Activity
Write out only the opening lines of the entries, through the line with "ce me de ri".

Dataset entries
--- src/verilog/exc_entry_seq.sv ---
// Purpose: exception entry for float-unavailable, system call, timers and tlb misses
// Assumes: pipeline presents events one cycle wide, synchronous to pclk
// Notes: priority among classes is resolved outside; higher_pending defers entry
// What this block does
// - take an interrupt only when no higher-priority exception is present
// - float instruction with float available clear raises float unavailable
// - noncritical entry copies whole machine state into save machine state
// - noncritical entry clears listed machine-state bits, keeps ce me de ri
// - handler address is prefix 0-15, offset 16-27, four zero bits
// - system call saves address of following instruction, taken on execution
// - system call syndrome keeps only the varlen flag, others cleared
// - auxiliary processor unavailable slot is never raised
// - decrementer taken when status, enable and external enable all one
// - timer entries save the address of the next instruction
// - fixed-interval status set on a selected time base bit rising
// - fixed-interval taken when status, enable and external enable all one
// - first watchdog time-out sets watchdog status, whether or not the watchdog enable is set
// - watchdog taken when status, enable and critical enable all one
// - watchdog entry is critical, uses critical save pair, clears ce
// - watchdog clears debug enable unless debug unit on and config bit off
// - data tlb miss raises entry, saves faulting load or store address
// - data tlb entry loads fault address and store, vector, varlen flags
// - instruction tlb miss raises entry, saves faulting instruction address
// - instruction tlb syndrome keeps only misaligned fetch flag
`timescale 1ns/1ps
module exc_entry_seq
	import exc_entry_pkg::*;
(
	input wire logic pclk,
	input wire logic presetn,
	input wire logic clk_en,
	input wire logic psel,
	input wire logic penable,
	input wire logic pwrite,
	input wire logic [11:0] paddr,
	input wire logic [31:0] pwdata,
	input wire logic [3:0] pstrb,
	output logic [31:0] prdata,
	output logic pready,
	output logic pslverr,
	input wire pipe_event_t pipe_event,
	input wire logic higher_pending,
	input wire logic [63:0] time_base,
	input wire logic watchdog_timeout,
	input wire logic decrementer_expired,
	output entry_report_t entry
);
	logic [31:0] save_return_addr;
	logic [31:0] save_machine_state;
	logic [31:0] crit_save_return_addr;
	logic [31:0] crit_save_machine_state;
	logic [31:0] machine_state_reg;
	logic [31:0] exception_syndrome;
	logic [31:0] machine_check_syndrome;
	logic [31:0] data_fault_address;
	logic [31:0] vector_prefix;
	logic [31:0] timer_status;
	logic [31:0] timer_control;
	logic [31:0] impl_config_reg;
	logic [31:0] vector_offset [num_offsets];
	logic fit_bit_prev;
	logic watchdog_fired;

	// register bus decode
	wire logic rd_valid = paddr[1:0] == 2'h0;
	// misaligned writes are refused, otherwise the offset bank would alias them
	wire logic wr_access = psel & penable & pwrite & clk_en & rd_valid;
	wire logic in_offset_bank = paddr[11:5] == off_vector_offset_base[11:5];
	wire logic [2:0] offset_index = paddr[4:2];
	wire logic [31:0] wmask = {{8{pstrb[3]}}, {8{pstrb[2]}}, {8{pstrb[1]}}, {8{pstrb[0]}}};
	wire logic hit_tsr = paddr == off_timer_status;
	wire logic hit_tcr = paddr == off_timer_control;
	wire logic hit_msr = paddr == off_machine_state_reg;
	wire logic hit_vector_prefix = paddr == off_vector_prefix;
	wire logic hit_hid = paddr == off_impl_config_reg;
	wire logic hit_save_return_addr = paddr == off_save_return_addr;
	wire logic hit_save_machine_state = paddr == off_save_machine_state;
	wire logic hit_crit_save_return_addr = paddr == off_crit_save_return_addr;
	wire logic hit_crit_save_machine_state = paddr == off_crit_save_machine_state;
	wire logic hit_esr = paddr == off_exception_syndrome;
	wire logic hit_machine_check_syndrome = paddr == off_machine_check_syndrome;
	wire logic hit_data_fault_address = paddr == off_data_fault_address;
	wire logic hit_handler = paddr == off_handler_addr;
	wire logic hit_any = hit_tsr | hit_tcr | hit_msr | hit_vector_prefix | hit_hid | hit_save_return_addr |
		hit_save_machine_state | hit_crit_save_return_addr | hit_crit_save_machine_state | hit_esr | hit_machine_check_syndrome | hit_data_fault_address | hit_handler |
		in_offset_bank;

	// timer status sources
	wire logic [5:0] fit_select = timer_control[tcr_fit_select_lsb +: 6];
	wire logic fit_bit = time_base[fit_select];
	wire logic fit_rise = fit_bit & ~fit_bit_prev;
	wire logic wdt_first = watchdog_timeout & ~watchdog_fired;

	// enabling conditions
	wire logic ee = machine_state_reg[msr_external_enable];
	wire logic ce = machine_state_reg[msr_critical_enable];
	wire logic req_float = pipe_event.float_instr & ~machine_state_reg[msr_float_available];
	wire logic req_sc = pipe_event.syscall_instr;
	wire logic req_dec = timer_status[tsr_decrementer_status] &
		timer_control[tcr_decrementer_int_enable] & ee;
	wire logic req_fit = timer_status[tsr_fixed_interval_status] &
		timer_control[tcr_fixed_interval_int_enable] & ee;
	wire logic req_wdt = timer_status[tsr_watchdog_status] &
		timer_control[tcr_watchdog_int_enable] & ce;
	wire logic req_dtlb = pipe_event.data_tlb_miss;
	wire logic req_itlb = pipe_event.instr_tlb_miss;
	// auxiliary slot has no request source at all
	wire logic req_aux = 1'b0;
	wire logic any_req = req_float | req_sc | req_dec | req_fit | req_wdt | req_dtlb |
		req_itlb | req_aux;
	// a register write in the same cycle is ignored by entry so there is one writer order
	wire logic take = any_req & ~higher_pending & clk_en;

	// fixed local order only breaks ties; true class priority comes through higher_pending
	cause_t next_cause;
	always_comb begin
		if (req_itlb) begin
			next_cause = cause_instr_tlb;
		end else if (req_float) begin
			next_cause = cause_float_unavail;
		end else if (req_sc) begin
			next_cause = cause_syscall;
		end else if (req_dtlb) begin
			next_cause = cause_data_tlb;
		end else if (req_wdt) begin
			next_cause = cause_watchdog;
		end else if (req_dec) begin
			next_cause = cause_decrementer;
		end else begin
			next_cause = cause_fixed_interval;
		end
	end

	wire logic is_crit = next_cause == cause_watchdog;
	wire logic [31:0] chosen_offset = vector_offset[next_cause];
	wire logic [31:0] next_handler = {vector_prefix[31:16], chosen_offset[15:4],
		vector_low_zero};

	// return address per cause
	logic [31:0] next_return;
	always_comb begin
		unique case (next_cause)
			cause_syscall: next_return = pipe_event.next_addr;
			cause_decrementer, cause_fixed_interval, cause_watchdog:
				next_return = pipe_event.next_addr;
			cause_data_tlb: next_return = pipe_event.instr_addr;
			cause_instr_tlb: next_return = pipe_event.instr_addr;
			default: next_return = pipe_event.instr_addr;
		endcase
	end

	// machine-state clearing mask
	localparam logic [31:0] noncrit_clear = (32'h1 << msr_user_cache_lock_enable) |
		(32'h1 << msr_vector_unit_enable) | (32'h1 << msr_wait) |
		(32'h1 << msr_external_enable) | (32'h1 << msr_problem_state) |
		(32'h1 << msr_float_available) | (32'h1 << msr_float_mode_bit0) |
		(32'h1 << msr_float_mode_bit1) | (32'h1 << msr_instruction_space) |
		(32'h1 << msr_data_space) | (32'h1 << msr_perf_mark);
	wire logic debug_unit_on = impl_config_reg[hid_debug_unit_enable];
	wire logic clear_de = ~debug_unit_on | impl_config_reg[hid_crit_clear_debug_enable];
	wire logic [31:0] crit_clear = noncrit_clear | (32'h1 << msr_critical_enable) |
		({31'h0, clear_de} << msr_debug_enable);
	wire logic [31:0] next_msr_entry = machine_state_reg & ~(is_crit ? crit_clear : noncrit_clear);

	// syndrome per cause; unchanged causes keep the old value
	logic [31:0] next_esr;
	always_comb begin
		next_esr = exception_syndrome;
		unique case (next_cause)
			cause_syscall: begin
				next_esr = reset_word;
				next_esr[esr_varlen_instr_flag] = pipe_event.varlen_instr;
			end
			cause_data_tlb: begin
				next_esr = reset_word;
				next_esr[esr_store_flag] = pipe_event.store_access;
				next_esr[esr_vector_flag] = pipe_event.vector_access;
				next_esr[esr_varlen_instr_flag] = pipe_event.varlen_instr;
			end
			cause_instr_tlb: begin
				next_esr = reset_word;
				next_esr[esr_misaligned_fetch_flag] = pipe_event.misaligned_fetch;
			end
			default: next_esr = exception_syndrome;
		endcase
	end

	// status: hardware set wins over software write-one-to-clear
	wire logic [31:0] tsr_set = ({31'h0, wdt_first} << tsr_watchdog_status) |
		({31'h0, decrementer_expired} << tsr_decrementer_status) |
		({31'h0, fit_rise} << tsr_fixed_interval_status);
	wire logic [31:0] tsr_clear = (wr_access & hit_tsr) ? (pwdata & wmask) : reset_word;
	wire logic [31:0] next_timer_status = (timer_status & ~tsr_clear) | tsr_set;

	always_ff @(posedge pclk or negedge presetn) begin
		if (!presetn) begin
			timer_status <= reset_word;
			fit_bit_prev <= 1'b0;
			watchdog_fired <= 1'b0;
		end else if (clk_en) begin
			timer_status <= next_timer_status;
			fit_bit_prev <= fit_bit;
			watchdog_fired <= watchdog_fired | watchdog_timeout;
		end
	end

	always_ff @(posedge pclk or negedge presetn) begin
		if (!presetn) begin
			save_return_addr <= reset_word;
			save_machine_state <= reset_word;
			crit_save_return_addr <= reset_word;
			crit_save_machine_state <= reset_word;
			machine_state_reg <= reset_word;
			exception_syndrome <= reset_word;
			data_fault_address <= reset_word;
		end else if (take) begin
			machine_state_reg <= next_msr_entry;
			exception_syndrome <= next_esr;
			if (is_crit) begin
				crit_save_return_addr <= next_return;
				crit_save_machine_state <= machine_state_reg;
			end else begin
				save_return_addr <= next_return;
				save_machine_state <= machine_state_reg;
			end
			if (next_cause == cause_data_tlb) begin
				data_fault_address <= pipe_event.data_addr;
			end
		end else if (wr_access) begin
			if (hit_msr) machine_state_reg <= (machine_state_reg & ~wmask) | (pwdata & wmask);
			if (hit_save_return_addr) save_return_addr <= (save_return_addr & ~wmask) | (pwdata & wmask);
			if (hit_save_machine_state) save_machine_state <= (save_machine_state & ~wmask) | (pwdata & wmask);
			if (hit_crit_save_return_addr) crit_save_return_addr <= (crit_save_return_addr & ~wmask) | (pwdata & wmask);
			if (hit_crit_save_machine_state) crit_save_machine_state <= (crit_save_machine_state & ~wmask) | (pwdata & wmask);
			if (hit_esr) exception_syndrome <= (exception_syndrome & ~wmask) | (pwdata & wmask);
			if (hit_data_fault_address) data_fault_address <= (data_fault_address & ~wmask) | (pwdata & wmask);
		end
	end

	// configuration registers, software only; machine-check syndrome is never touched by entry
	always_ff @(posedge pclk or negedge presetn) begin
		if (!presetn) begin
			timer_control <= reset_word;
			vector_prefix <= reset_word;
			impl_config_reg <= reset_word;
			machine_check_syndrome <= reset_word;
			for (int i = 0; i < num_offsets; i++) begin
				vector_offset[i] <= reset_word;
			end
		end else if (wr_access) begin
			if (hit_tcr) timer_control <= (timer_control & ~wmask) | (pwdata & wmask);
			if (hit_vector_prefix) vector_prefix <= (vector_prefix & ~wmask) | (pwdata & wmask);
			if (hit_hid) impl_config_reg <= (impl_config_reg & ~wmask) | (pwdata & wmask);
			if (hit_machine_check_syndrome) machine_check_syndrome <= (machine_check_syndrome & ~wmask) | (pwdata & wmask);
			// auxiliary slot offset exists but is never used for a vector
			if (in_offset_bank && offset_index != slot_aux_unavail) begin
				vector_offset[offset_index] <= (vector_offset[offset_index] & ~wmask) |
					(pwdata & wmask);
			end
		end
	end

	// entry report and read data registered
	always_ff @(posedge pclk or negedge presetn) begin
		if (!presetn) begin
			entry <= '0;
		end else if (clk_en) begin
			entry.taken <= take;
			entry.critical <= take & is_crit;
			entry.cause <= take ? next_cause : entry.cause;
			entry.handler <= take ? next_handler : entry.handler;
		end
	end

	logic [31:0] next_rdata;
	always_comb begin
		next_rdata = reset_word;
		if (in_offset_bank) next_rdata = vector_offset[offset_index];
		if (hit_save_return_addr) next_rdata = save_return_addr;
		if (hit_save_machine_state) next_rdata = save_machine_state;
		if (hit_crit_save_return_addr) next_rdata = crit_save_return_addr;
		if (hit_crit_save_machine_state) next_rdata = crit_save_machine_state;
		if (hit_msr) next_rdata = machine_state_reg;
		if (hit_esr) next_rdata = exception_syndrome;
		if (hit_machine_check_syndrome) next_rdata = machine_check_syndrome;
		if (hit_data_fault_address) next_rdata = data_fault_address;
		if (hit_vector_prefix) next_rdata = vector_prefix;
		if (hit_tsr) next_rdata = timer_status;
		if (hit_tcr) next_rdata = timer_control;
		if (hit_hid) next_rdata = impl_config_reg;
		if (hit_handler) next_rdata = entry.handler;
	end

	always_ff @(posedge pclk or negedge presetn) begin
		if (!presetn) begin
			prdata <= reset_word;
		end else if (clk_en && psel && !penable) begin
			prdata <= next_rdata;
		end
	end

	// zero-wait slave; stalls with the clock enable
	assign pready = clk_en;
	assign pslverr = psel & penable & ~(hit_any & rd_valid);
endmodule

Response to this task
--- src/verilog/exc_entry_seq.sv ---
// Purpose: exception entry for float-unavailable, system call, timers and tlb misses
// Assumes: pipeline presents events one cycle wide, synchronous to pclk
// Notes: priority among classes is resolved outside; higher_pending defers entry
// What this block does
// - take an interrupt only when no higher-priority exception is present
// - float instruction with float available clear raises float unavailable
// - noncritical entry copies whole machine state into save machine state
// - noncritical entry clears listed machine-state bits, keeps ce me de ri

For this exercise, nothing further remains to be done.